(Dataset entries)
===============

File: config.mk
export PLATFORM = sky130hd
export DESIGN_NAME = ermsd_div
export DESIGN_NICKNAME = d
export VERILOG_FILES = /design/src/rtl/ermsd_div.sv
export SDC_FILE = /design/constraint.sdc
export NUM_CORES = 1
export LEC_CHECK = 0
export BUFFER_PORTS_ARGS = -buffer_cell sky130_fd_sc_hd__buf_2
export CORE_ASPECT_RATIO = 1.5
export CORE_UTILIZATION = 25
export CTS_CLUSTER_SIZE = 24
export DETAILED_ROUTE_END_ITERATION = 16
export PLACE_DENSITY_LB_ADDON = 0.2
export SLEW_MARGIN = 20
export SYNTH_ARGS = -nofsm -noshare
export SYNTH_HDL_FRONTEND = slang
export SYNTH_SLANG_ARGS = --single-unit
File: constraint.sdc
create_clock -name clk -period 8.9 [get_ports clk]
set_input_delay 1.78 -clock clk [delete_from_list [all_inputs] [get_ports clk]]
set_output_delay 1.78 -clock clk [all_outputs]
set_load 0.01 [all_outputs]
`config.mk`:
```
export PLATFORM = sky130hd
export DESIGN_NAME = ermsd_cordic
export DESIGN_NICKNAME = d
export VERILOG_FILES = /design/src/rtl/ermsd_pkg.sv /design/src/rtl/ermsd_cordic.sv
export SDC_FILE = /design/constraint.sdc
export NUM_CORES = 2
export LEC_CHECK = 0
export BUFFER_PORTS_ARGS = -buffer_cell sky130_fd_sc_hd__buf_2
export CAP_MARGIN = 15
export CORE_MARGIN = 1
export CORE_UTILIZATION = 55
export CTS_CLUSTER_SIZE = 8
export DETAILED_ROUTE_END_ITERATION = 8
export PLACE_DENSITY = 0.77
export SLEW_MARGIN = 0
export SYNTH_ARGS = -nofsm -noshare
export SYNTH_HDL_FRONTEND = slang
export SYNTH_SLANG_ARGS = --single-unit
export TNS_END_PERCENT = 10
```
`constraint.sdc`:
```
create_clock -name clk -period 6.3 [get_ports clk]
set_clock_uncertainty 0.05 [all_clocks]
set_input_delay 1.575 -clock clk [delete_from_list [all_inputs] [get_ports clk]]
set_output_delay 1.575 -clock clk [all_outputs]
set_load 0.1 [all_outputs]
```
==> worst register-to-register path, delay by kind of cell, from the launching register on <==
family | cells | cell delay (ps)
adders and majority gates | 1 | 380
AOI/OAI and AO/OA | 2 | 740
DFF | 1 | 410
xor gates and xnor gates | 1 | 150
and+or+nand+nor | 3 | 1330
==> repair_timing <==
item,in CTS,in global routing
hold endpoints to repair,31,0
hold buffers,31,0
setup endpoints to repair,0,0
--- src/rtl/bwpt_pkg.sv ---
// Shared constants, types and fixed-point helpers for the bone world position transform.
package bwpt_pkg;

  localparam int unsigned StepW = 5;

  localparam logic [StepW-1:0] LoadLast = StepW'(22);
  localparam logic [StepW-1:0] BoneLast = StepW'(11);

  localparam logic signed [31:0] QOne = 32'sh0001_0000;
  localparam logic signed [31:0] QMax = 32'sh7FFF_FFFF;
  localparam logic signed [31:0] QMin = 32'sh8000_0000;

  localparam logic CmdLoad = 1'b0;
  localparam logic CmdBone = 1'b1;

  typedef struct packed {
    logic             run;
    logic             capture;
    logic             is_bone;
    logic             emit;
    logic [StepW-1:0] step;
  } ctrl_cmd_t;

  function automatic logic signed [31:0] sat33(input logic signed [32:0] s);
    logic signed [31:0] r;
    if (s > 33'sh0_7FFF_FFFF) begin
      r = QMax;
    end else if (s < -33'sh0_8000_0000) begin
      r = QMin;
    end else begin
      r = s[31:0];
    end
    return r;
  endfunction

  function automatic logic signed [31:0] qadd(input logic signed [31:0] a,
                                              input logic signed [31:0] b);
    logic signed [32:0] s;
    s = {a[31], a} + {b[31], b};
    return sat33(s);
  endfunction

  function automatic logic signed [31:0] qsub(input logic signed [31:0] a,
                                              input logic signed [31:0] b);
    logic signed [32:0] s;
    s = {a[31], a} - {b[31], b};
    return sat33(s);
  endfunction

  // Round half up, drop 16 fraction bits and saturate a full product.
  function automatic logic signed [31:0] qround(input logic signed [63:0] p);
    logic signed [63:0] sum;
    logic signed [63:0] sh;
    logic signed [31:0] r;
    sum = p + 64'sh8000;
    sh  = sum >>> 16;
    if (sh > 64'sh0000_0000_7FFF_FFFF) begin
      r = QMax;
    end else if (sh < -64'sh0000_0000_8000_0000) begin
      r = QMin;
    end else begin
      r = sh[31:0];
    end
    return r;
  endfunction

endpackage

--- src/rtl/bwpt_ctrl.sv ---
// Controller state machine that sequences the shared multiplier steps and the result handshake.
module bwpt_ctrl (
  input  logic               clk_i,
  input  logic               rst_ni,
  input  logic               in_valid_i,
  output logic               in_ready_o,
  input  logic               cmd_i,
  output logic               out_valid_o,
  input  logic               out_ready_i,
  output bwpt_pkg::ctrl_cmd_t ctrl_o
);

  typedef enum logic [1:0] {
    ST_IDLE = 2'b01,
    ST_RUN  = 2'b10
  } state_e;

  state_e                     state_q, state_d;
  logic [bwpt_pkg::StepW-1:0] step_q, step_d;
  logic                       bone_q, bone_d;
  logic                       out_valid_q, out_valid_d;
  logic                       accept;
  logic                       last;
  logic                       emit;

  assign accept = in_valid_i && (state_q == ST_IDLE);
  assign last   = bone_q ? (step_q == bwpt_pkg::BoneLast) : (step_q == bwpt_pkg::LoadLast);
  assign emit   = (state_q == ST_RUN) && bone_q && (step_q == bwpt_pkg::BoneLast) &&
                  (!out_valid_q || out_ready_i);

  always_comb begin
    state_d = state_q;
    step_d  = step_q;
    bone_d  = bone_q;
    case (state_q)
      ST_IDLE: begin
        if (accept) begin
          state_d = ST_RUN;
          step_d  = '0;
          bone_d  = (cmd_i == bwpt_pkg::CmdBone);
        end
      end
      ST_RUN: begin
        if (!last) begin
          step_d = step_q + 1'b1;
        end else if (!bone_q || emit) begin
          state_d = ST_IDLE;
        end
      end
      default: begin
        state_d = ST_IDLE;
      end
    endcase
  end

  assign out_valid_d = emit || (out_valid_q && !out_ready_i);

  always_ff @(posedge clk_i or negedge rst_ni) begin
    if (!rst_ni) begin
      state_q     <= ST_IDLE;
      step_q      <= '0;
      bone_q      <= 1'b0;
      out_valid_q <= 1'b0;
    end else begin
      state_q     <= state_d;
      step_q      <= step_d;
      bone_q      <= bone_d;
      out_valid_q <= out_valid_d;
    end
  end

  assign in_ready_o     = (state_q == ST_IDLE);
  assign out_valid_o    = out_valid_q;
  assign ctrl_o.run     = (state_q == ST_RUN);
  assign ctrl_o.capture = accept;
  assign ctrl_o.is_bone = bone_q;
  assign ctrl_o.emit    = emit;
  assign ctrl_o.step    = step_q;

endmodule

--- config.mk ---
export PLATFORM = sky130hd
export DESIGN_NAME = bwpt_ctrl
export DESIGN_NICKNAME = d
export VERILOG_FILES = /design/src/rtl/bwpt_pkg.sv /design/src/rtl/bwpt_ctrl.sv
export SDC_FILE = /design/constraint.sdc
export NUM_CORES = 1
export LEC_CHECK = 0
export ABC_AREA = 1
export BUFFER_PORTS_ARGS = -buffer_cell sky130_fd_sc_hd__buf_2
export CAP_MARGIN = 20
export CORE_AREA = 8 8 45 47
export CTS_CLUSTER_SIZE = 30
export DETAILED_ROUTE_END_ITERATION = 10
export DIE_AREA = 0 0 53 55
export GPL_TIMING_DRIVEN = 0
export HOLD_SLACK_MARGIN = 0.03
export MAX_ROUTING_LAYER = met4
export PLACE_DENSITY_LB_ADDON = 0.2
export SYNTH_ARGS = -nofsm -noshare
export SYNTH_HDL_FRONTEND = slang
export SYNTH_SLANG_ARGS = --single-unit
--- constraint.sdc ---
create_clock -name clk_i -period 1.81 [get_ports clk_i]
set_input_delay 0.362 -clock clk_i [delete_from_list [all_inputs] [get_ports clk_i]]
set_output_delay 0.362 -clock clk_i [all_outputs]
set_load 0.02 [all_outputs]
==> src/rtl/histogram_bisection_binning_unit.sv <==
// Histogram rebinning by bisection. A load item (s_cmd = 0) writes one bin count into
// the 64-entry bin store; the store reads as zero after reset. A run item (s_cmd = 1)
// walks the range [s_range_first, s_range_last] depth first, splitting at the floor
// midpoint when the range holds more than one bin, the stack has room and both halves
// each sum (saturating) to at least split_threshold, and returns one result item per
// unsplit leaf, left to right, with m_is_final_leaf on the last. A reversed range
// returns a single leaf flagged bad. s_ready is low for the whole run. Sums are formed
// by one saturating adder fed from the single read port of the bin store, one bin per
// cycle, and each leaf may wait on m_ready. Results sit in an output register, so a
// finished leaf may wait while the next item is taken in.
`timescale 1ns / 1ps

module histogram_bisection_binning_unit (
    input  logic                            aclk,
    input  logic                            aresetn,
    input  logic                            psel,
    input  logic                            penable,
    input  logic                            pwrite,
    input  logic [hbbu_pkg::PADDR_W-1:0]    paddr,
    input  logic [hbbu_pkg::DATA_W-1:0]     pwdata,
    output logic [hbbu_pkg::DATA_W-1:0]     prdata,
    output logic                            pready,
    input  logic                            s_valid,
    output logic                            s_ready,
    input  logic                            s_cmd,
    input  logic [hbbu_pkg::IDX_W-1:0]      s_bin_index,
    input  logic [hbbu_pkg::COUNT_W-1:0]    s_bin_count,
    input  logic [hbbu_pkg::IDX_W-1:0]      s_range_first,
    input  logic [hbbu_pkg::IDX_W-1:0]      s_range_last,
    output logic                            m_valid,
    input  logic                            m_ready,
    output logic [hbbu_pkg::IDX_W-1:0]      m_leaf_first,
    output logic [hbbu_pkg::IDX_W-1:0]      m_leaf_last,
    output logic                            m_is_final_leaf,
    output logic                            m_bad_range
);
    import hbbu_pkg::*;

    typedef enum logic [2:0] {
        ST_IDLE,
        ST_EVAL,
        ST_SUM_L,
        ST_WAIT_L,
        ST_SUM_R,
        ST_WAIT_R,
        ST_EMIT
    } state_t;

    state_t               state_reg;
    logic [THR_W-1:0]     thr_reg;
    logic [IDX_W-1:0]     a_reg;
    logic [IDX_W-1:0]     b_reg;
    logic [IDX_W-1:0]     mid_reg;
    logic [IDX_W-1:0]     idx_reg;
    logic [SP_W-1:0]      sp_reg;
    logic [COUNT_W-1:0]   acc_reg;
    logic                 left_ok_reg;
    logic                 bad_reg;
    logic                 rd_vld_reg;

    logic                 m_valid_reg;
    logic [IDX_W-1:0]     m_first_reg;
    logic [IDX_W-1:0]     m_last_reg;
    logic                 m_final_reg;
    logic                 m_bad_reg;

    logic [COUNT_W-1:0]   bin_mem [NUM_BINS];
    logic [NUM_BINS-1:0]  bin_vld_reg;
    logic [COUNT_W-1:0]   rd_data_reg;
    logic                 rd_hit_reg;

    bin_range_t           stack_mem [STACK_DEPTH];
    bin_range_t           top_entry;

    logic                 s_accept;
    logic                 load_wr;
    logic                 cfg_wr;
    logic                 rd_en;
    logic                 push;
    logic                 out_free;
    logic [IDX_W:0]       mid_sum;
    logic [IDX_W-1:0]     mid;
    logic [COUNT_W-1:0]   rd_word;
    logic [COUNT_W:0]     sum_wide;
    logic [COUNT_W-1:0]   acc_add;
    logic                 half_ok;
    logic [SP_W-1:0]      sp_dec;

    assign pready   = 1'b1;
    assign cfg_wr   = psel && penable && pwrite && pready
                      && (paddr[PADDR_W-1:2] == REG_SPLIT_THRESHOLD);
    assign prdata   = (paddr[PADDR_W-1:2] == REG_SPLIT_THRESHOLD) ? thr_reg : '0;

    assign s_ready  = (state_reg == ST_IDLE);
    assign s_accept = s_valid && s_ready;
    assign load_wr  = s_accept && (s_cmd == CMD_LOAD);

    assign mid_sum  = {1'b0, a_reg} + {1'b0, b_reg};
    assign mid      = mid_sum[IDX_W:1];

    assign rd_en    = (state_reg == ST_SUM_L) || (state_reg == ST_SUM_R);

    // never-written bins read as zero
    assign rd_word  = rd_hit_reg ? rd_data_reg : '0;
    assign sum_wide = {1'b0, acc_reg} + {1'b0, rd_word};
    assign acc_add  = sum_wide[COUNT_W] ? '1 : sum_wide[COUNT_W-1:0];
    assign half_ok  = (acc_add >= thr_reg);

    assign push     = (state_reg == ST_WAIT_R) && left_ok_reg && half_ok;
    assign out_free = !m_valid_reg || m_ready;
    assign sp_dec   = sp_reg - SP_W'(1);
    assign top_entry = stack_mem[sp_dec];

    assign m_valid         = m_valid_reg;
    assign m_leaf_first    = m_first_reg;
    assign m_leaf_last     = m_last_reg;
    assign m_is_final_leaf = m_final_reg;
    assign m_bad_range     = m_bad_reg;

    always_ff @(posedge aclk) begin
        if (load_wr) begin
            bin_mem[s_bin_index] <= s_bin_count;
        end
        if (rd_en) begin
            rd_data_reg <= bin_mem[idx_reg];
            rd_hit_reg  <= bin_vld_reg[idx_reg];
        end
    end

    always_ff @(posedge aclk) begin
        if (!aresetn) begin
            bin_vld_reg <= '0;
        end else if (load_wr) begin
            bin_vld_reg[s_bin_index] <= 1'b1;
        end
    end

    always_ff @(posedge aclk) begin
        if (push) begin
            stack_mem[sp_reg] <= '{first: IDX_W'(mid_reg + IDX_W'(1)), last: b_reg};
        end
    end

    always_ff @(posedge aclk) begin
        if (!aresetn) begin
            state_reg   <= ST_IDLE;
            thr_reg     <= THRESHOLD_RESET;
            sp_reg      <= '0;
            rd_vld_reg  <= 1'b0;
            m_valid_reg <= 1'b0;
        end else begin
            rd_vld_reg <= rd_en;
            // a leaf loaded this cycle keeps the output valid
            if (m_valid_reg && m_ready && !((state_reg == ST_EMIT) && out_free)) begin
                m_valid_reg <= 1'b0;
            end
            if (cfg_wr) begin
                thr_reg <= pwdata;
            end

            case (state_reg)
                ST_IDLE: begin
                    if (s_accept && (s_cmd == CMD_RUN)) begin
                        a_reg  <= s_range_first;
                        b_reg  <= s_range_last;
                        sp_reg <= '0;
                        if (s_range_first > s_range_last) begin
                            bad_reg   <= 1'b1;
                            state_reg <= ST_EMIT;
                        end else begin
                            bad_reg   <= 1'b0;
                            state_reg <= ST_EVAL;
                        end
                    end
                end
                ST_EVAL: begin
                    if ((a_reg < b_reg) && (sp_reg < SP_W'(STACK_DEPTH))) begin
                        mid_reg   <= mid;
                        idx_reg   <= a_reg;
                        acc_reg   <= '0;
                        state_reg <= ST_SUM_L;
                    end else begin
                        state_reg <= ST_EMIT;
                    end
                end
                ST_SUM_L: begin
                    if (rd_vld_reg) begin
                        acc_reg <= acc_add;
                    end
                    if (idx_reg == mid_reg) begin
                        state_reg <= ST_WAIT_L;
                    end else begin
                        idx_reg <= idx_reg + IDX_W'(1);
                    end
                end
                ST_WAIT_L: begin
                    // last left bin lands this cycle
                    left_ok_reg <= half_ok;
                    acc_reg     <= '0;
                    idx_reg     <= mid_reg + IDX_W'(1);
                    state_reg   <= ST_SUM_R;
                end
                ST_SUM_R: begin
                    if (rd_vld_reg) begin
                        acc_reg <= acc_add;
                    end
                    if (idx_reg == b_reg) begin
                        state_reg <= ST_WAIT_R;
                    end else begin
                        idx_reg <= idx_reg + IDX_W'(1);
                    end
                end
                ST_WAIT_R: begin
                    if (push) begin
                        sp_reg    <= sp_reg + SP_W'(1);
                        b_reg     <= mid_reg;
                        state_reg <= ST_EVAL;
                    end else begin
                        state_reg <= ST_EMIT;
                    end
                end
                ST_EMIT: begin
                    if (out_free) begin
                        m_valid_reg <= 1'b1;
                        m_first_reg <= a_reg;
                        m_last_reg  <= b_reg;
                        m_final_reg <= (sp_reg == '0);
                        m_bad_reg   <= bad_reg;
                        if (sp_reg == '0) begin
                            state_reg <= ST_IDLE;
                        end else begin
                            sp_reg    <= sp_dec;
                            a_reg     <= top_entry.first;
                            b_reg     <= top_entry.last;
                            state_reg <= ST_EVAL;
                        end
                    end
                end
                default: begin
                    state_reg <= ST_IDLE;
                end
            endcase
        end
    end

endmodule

===============

Instructions to follow ▸ Filter the records above and return every line that holds the word "automatic".

Task solution ▸
  function automatic logic signed [31:0] sat33(input logic signed [32:0] s);
  function automatic logic signed [31:0] qadd(input logic signed [31:0] a,
  function automatic logic signed [31:0] qsub(input logic signed [31:0] a,
  function automatic logic signed [31:0] qround(input logic signed [63:0] p);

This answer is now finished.